Gattinoni
- Company type: Private
- Founded: 1946; 80 years ago
- Founder: Fernanda Gattinoni
- Headquarters: Rome, Italy
- Products: Clothing – Fashion accessory - Footwear
- Website: www.gattinoni.com

= Gattinoni =

Italian fashion house

Gattinoni is an Italian fashion brand founded in 1946 by Fernanda Gattinoni.

In 1946 Fernanda Gattinoni chose a strategic location for her Maison, near the Hotel Excelsior. In this way, the designer was able to meet and dress illustrious people such as the American ambassador Clare Boothe Luce, Evita Perón, the actresses Ingrid Bergman, Anna Magnani, Audrey Hepburn, Silvana Pampanini, Lana Turner and Kim Novak.
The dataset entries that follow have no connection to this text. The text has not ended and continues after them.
This is an optimization exercise on Yosys and OpenROAD, whose aim is small area, a short achievable clock period and few clock cycles, not a production implementation. In this exercise RTL edits were held to simulation tests only and were not proved equivalent to the original.

==> flow/design.v (excerpt) <==
module mf_disc (
    input  wire        clk,
    input  wire        rst,
    input  wire        start_valid,
    output wire        start_ready,
    input  wire [12:0] cfg_len,       
    input  wire [12:0] cfg_nmin,      
    input  wire [15:0] cfg_thresh,    
    input  wire        cfg_early,     
    input  wire [4:0]  cfg_shift,     
    input  wire [15:0] cfg_a0i,
    input  wire [15:0] cfg_a0q,
    input  wire [15:0] cfg_a1i,
    input  wire [15:0] cfg_a1q,
    input  wire [15:0] cfg_a2i,
    input  wire [15:0] cfg_a2q,
    input  wire [31:0] cfg_b0,
    input  wire [31:0] cfg_b1,
    input  wire [31:0] cfg_b2,
    input  wire [15:0] cfg_beta0,
    input  wire [15:0] cfg_beta1,
    input  wire [15:0] cfg_beta2,
    input  wire        smp_valid,
    output wire        smp_ready,
    input  wire [23:0] smp_zi,
    input  wire [23:0] smp_zq,
    input  wire [23:0] smp_wi,
    input  wire [23:0] smp_wq,
    output reg         res_valid,
    output reg  [1:0]  res_state,     
    output reg         res_early,
    output reg  [11:0] res_nend,      
    output reg  [31:0] res_margin,
    output wire [31:0] res_si,
    output wire [31:0] res_sq
);
Settings: LEC_CHECK=0, ABC_AREA=1, CAP_MARGIN=20, CORE_MARGIN=2, CORE_UTILIZATION=55, CTS_CLUSTER_DIAMETER=60, CTS_CLUSTER_SIZE=30, PLACE_DENSITY=0.65, SLEW_MARGIN=20, SYNTH_HIERARCHICAL=1, SYNTH_MINIMUM_KEEP_SIZE=0; clock period 65.0 ns.
standard.sh (not shown) runs the stock make flow with config.mk's settings and CLKGATE_MAP_FILE= SYNTH_SCRIPT=/design/flow/synth_recipe.tcl, a recipe that flattens the netlist after the stock synthesis.
==> flow/flow/run.sh <==
#!/bin/bash
set -euo pipefail
bash standard.sh "BUFFER_PORTS_ARGS=-buffer_cell sky130_fd_sc_hd__buf_4" finish > flow_make.log 2>&1
Testbench counts at the start, summed over its fixed seeds: cycles 61,232.
Next try:
==> flow/flow/run.sh (replaced) <==
#!/bin/bash
set -euo pipefail
bash standard.sh "BUFFER_PORTS_ARGS=-buffer_cell sky130_fd_sc_hd__buf_2" finish > flow_make.log 2>&1
--- a/flow/config.mk
+++ b/flow/config.mk
@@ -10,6 +10,6 @@
 export CORE_MARGIN = 2
-export CORE_UTILIZATION = 55
+export CORE_UTILIZATION = 50
 export CTS_CLUSTER_DIAMETER = 60
 export CTS_CLUSTER_SIZE = 30
-export PLACE_DENSITY = 0.65
+export PLACE_DENSITY = 0.6
 export SLEW_MARGIN = 20
The changed run completed, yet does not pass: max-capacitance violations, max-slew violations.
Wire length climbs by a few percent.
Final area stays flat.
Clock skew drops by 0.037 ns.
Via count drops slightly.
Synthesized area stays the same.
Next try:
==> flow/run.sh (new file) <==
#!/bin/bash
# synth_recipe.tcl (not shown) runs the flow's synth.tcl, then flattens the netlist and writes it again
# the make line also repeats each setting of config.mk as NAME=value (left out here)
make -C /OpenROAD-flow-scripts/flow DESIGN_CONFIG=/design/flow/config.mk WORK_HOME=/design/flow/orfs CLKGATE_MAP_FILE= SYNTH_SCRIPT=/design/flow/synth_recipe.tcl finish
--- a/flow/config.mk
+++ b/flow/config.mk
@@ -10,6 +10,4 @@
 export CORE_MARGIN = 2
-export CORE_UTILIZATION = 50
-export CTS_CLUSTER_DIAMETER = 60
-export CTS_CLUSTER_SIZE = 30
-export PLACE_DENSITY = 0.6
+export CORE_UTILIZATION = 45
+export PLACE_DENSITY = 0.55
 export SLEW_MARGIN = 20
removed: flow/flow/run.sh
removed: flow/standard.sh
Effect: The new run went through all stages and came out clean; routed wire length came out higher by 2.3%; core utilization came out lower by 4.3 points; maximum frequency came out lower by 2.5%; synthesized cell count does not change; count of clock-buffer cells in the layout came out higher by 31; global-route usage came out lower by 3.7 points.
Next try:
==> flow/flow/run.sh (new file) <==
#!/bin/bash
set -euo pipefail
bash standard.sh "BUFFER_PORTS_ARGS=-buffer_cell sky130_fd_sc_hd__buf_4" finish > flow_make.log 2>&1
==> flow/standard.sh (new file) <==
#!/bin/bash
# synth_recipe.tcl (not shown) runs the flow's synth.tcl, then flattens the netlist and writes it again
# the make line also repeats each setting of config.mk as NAME=value (left out here)
make -C /OpenROAD-flow-scripts/flow DESIGN_CONFIG=/design/flow/config.mk WORK_HOME=/design/flow/orfs CLKGATE_MAP_FILE= SYNTH_SCRIPT=/design/flow/synth_recipe.tcl "${@:-finish}"
--- a/flow/config.mk
+++ b/flow/config.mk
@@ -10,4 +10,4 @@
 export CORE_MARGIN = 2
-export CORE_UTILIZATION = 45
-export PLACE_DENSITY = 0.55
+export CORE_UTILIZATION = 55
+export PLACE_DENSITY = 0.65
 export SLEW_MARGIN = 20
removed: flow/run.sh
Result:
- die area came out lower by 18%
- worst setup slack improved by 0.39 ns
- cell count is lower by 4.1%
- routed wire length came out lower by 5.4%
- critical path depth does not change
- area after synthesis does not change
- register-to-register slack gets worse by 0.06 ns
- count of clock-buffer cells in the layout goes down by 2
- sequential share of layout area climbs by 0.22 points
- global-route usage climbs by 6.3 points

-- re-timing with driven ports --
Ports are ideal in the flow. The routed layouts listed here were re-timed in OpenROAD.
Step 1, drivers: a clkbuf_16 drives clk and a buf_2 each remaining input, both assumed.
Step 2 also shifts input and output timing later by t, the mid clock arrival at the registers, as if the neighbouring blocks saw the same clock.
Slacks: no drivers / after step 1 / after step 2; pairs: no drivers / after step 1.
run	t (ns)	setup WS [ns]	worst setup path at the end	latest minus earliest clock arrival (ns)
the first run	0.976	50.552 / 50.440 / 51.358	input to register	0.088 / 0.087
the second run	1.018	50.531 / 50.416 / 51.416	input to register	0.051 / 0.052
the third run	1.001	50.164 / 50.051 / 50.680	input to register	0.094 / 0.094
the fourth run	0.982	50.550 / 50.442 / 51.369	input to register	0.097 / 0.098
Source: an optimization exercise on an open RTL-to-GDS flow (aim: small area, a short achievable clock period and few clock cycles per item). Production flows keep margins and buffers that such runs may drop. Only simulation tests tie the RTL to the original design; equivalence was not proved. Power and IR-drop figures of this design are not reliable: the tool's default activity estimate is inflated in some of its runs.

== run A ==
// shake_chain
module shake_chain (
    input  wire         clk,
    input  wire         rst,
    input  wire         in_valid,
    output wire         in_ready,
    input  wire [63:0]  in_data,
    input  wire [3:0]   in_nbytes,   
    input  wire         in_last,
    input  wire         in_org,      
    output wire         out_valid,
    input  wire         out_ready,
    output wire [255:0] out_hash,
    output wire [31:0]  out_n
);
Size in the first run: ~14,000 cells after synthesis, roughly 2,700 flip-flops, about 0.17 mm² of cells after synthesis.
clock: 6.0 ns
lec_check: 0
cap_margin: 40
core_margin: 2
core_utilization: 25
place_density: 0.55
setup_slack_margin: 2.5
slew_margin: 40
synth_hierarchical: 1
standard.sh (not shown) runs the stock make flow with config.mk's settings and CLKGATE_MAP_FILE= SYNTH_SCRIPT=/design/flow/synth_recipe.tcl, a recipe that flattens the netlist after the stock synthesis.
==> flow/flow/run.sh <==
#!/bin/bash
# The standard layout (standard.sh: the standard flow's synthesis and ORFS flow), with
# two changes to how it sizes cells:
#  - the ports are buffered with plain buffers (buf_2) instead of the
#    delay-type buffer buffer_ports picks by default;
#  - timing repair may swap a cell for one of another footprint.
set -euo pipefail
export BUFFER_PORTS_ARGS="-buffer_cell sky130_fd_sc_hd__buf_2"
bash standard.sh MATCH_CELL_FOOTPRINT=0 finish > standard_flow.log 2>&1
Having completed the whole flow, run A delivered a layout that passed the timing, design-rule and antenna checks.
Testbench counts of run A, summed over its fixed seeds: cycles 14,856, bytes 74,081.
This design comes from an exercise in tuning for small area, a short achievable clock period and few clock cycles per item on the open sky130 flow, not from production work. In this exercise RTL edits were held to simulation tests only and were not proved equivalent to the original.

### flow/constraint.sdc
create_clock -name core_clock -period 7.0 [get_ports {clk}]
set_input_delay 1.4000 -clock core_clock [delete_from_list [all_inputs] [get_ports {clk}]]
set_output_delay 1.4000 -clock core_clock [all_outputs]
set_load 0.01 [all_outputs]
### flow/run.sh
#!/bin/bash
# synth_recipe.tcl (not shown) runs the flow's synth.tcl, then flattens the netlist and writes it again
# the make line also repeats each setting of config.mk as NAME=value (left out here)
make -C /OpenROAD-flow-scripts/flow DESIGN_CONFIG=/design/flow/config.mk WORK_HOME=/design/flow/orfs CLKGATE_MAP_FILE= SYNTH_SCRIPT=/design/flow/synth_recipe.tcl finish
### flow/config.mk
export PLATFORM = sky130hd
export DESIGN_NAME = qvk_xts_enc
export DESIGN_NICKNAME = qvk_xts_enc
export VERILOG_FILES = /design/flow/design.v
export SDC_FILE = /design/flow/constraint.sdc
export NUM_CORES = 4
export LEC_CHECK = 0
export CAP_MARGIN = 20
export CORE_MARGIN = 2
export CORE_UTILIZATION = 40
export SETUP_SLACK_MARGIN = 3.2
export SLEW_MARGIN = 20
export SYNTH_HIERARCHICAL = 1
export SYNTH_MINIMUM_KEEP_SIZE = 0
In 1996, a prêt-à-porter collection was added to the maison's high fashion line after the restyling of the label by Raniero Gattinoni, son of the brand's founder, and Stefano Dominella, current President of the maison, to whom the brands Gattinoni Boutique, Pret d'Immagine, Tempo, Gattinoni Basic, Gattinoni Softwear, Gattinoni Domus (household linen) and others were added. In 1997 the Gattinoni perfume was launched on the market, followed by an entire line of beauty products of the brand. In 1993, after the untimely death of Raniero Gattinoni, the young designer Guillermo Mariotto took over the creative direction of all the Gattinoni lines. Today he creatively directs and supervises the Gattinoni Couture line.

In 2002, the Gattinoni fashion house designed the new army uniforms on behalf of the Italian Army.